We have used practically calculated X and T values to establish the theoretical expressions.
This may introduce some errors to the expression.
The theoretical graphs are smooth. But the practically obtained oscillogram may have been
affected by noise introduced by external devices. Therefore, we can observe a slight
difference in practical and theoretical observations.
Features of short circuit oscillogram of phase and field currents
In short circuit oscillogram we can identify four components in the field currents. They are,
a. Transient
b. Sub transient
c. DC offset
d. Steady state component
Generally sub transient fades away by completion of several cycles although transient is
quite unlikely to disappear rapidly and may last for quite a number of cycles.
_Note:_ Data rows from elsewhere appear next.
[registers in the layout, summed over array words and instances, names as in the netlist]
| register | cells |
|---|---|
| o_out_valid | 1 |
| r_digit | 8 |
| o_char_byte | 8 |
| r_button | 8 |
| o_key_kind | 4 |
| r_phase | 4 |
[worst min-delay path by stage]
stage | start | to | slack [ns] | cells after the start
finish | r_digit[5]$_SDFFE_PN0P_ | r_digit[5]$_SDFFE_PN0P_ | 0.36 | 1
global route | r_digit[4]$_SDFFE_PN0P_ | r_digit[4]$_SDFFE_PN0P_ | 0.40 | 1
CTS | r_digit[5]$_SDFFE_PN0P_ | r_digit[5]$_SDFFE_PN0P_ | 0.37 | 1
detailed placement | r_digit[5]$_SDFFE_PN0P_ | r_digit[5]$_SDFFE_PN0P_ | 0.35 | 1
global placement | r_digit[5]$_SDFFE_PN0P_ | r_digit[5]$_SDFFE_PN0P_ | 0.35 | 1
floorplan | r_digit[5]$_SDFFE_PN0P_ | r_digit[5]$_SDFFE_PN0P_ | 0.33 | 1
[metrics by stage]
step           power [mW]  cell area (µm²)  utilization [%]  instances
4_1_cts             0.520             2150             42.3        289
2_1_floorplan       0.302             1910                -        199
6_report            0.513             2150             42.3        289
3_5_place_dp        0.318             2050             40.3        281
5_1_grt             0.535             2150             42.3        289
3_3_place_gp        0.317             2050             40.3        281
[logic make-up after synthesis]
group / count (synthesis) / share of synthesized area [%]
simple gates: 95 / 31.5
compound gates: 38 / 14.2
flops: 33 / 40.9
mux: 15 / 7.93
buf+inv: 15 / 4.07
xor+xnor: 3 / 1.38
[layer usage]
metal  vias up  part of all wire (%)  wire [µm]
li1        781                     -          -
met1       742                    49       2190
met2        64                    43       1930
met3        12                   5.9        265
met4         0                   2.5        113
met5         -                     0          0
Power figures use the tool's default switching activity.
File: src/sv/lifosrch_pkg.sv
// shared types and constants for the lifo stack with depth-limited search
// no dependencies; imported by every module of the block
`default_nettype none

package lifosrch_pkg;

   // parameter defaults
   localparam int DEPTH_DEF      = 64;
   localparam int ITEM_WIDTH_DEF = 32;

   // fixed field widths of the channel words
   localparam int FIELD_W = 32;
   localparam int LIMIT_W = 8;

   // hit bits folded per cycle by the search scanner
   localparam int SCAN_CHUNK = 32;

   typedef enum logic [1:0] {
      FN_PUSH   = 2'd0,
      FN_POP    = 2'd1,
      FN_SEARCH = 2'd2
   } func_type;

   typedef enum logic [1:0] {
      ST_OK        = 2'd0,
      ST_POP_EMPTY = 2'd1,
      ST_PUSH_FULL = 2'd2
   } status_type;

   typedef enum logic [1:0] {
      FSM_IDLE = 2'b01,
      FSM_SCAN = 2'b10
   } fsm_type;

   // broadcast to every cell of the chain
   typedef struct packed {
      logic push;
      logic pop;
      logic search;
   } cell_ctl_type;

   // scanner report
   typedef struct packed {
      logic done;
      logic found;
   } scan_res_type;

endpackage

`default_nettype wire

File: src/sv/lifosrch_cell.sv
// one stack cell: holds one entry, shifts with its neighbors, compares against a key
// depends on lifosrch_pkg
`default_nettype none

module lifosrch_cell #(
   parameter int ITEM_WIDTH = lifosrch_pkg::ITEM_WIDTH_DEF,
   parameter int IDX        = 0,
   parameter int CMP_W      = 7
) (
   input  wire logic                       clock,
   input  wire lifosrch_pkg::cell_ctl_type ctl,
   input  wire logic [ITEM_WIDTH-1:0]      above_val,
   input  wire logic [ITEM_WIDTH-1:0]      below_val,
   input  wire logic [ITEM_WIDTH-1:0]      key,
   input  wire logic [CMP_W-1:0]           checks,
   output logic      [ITEM_WIDTH-1:0]      val,
   output logic                            hit
);
   import lifosrch_pkg::*;

   logic [ITEM_WIDTH-1:0] val_ff, val_in;
   logic                  hit_ff, hit_in;
   logic                  in_range;

   // cell index counts down from the top of the stack
   assign in_range = CMP_W'(IDX) < checks;

   always_comb begin
      if (ctl.push) begin
         val_in = above_val;
      end else if (ctl.pop) begin
         val_in = below_val;
      end else begin
         val_in = val_ff;
      end
      hit_in = ctl.search ? (in_range && (val_ff == key)) : hit_ff;
   end

   always_ff @(posedge clock) begin
      val_ff <= val_in;
      hit_ff <= hit_in;
   end

   assign val = val_ff;
   assign hit = hit_ff;

endmodule

`default_nettype wire

File: config.mk
export PLATFORM = sky130hd
export DESIGN_NAME = lifosrch_cell
export DESIGN_NICKNAME = d
export VERILOG_FILES = /design/src/sv/lifosrch_pkg.sv /design/src/sv/lifosrch_cell.sv
export SDC_FILE = /design/constraint.sdc
export NUM_CORES = 1
export LEC_CHECK = 0
export BUFFER_PORTS_ARGS = -buffer_cell sky130_fd_sc_hd__buf_2
export CORE_MARGIN = 1
export CORE_UTILIZATION = 43
export CTS_BUF_LIST = sky130_fd_sc_hd__clkbuf_2
export DETAILED_ROUTE_END_ITERATION = 16
export PLACE_DENSITY = 0.84
export SETUP_SLACK_MARGIN = 0.4
export SYNTH_ARGS = -nofsm -noshare
export SYNTH_HDL_FRONTEND = slang
export SYNTH_SLANG_ARGS = --single-unit
File: constraint.sdc
create_clock -name clock -period 3.3 [get_ports clock]
set_input_delay 0.495 -clock clock [delete_from_list [all_inputs] [get_ports clock]]
set_output_delay 0.495 -clock clock [all_outputs]
set_load 0.01 [all_outputs]
======== Word level (Yosys, flattened, before mapping) ========
Index checks and enable logic that the tools add are counted.
word-level totals
  register bits after elaboration ......... 33
  bits of input ports ..................... 107
  output and inout bits ................... 33
  logic and storage cells ................. 8
operators by class
  $lt $le $gt $ge ......................... 1
  eq/ne operators ......................... 1
  mux-type cells .......................... 2
  reduce and logical (&&, ||, !) cells .... 2
operators by type and width
  cell                                                count
  two-way mux 32 bit                                  2
  == test 32 bit                                      1
  < comparator 1 x 7 -> 1 bit (first input constant)  1
  nonzero test 2 bit                                  1
  logical AND 1 bit                                   1

======== Logic depth before layout (Yosys ltp) ========
  depth in word-level cells ............... 2
  gate-level depth with buffers ........... 4

======== Worst setup path after synthesis ========
No wires, ideal clock.
  kind .................................... input to register
  start point ............................. in ctl[2] (netlist bit)
  end point ............................... reg val_ff[0] (netlist: val[0]), enable pin
  library setup time ...................... 0.375 ns
  data arrival time ....................... 1.404 ns
  setup slack ............................. 1.522 ns
  cell stages on the path ................. 3
  path buffers ............................ 2
  cells stage by stage .................... clkbuf_1 > buf_2 > or2_2
on the way
  cells in the longest elaborated chain, start to end .. 1
ends and longest elaborated chain
  element                       line                 text
  from (decl)                   lifosrch_cell.sv:11  input wire lifosrch_pkg::cell_ctl_type ctl,
  nonzero test 2 bit (no line)  -
  to (signal assigned)          lifosrch_cell.sv:40  val_ff <= val_in;
  to (decl)                     lifosrch_cell.sv:21  logic [ITEM_WIDTH-1:0] val_ff, val_in;
No other way between the ends.
A chain may end at the register's enable or synchronous reset.

======== Worst setup path after layout ========
  start point ............................. reg val_ff[14] (netlist: val[14])
  end point ............................... reg hit_ff (netlist: hit), data pin
on the way
  cells in the longest elaborated chain, start to end .. 2
ends and longest elaborated chain
  element               line                 text
  == test 32 bit        lifosrch_cell.sv:36  hit_in = ctl.search ? (in_range && (val_ff == key)) : hit_ff;
  logical AND 1 bit     lifosrch_cell.sv:36
  to (signal assigned)  lifosrch_cell.sv:41  hit_ff <= hit_in;
  to (decl)             lifosrch_cell.sv:22  logic hit_ff, hit_in;
No other way between the ends.
[src/sv/lifosrch_pkg.sv]
// shared types and constants for the lifo stack with depth-limited search
// no dependencies; imported by every module of the block
`default_nettype none

package lifosrch_pkg;

   // parameter defaults
   localparam int DEPTH_DEF      = 64;
   localparam int ITEM_WIDTH_DEF = 32;

   // fixed field widths of the channel words
   localparam int FIELD_W = 32;
   localparam int LIMIT_W = 8;

   // hit bits folded per cycle by the search scanner
   localparam int SCAN_CHUNK = 32;

   typedef enum logic [1:0] {
      FN_PUSH   = 2'd0,
      FN_POP    = 2'd1,
      FN_SEARCH = 2'd2
   } func_type;

   typedef enum logic [1:0] {
      ST_OK        = 2'd0,
      ST_POP_EMPTY = 2'd1,
      ST_PUSH_FULL = 2'd2
   } status_type;

   typedef enum logic [1:0] {
      FSM_IDLE = 2'b01,
      FSM_SCAN = 2'b10
   } fsm_type;

   // broadcast to every cell of the chain
   typedef struct packed {
      logic push;
      logic pop;
      logic search;
   } cell_ctl_type;

   // scanner report
   typedef struct packed {
      logic done;
      logic found;
   } scan_res_type;

endpackage

`default_nettype wire

[src/sv/lifosrch_scan.sv]
// search scanner: folds the cells' hit bits into one found flag, a chunk per cycle
// depends on lifosrch_pkg
`default_nettype none

module lifosrch_scan #(
   parameter int DEPTH = lifosrch_pkg::DEPTH_DEF
) (
   input  wire logic                       clock,
   input  wire logic                       reset,
   input  wire logic                       start,
   input  wire logic [DEPTH-1:0]           hits,
   output lifosrch_pkg::scan_res_type      res
);
   import lifosrch_pkg::*;

   localparam int CHUNK_W = (DEPTH < SCAN_CHUNK) ? DEPTH : SCAN_CHUNK;
   localparam int NCHUNK  = (DEPTH + CHUNK_W - 1) / CHUNK_W;
   localparam int IDX_W   = (NCHUNK > 1) ? $clog2(NCHUNK) : 1;
   localparam int PAD_W   = NCHUNK * CHUNK_W;

   logic               busy_ff, busy_in;
   logic [IDX_W-1:0]   idx_ff, idx_in;
   logic               acc_ff, acc_in;
   logic [PAD_W-1:0]   padded;
   logic [CHUNK_W-1:0] chunk;
   logic               last;

   assign padded = PAD_W'(hits);
   assign chunk  = padded[idx_ff*CHUNK_W +: CHUNK_W];
   assign last   = idx_ff == IDX_W'(NCHUNK - 1);

   always_comb begin
      busy_in = busy_ff;
      idx_in  = idx_ff;
      acc_in  = acc_ff;
      if (start) begin
         busy_in = 1'b1;
         idx_in  = '0;
         acc_in  = 1'b0;
      end else if (busy_ff) begin
         busy_in = !last;
         idx_in  = idx_ff + IDX_W'(1);
         acc_in  = acc_ff | (|chunk);
      end
   end

   always_ff @(posedge clock) begin
      if (reset) begin
         busy_ff <= 1'b0;
      end else begin
         busy_ff <= busy_in;
      end
      idx_ff <= idx_in;
      acc_ff <= acc_in;
   end

   assign res.done  = busy_ff && last;
   assign res.found = acc_ff | (|chunk);

endmodule

`default_nettype wire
The importance of short circuit study
Generator parameters such as synchronous reactance, transient reactance, sub transient
reactance and other relevant parameters can be determined through a short circuit study.
These parameters are necessary when designing protection schemes in synchronous
generators. Therefore, the short circuit study of a synchronous generator is essential.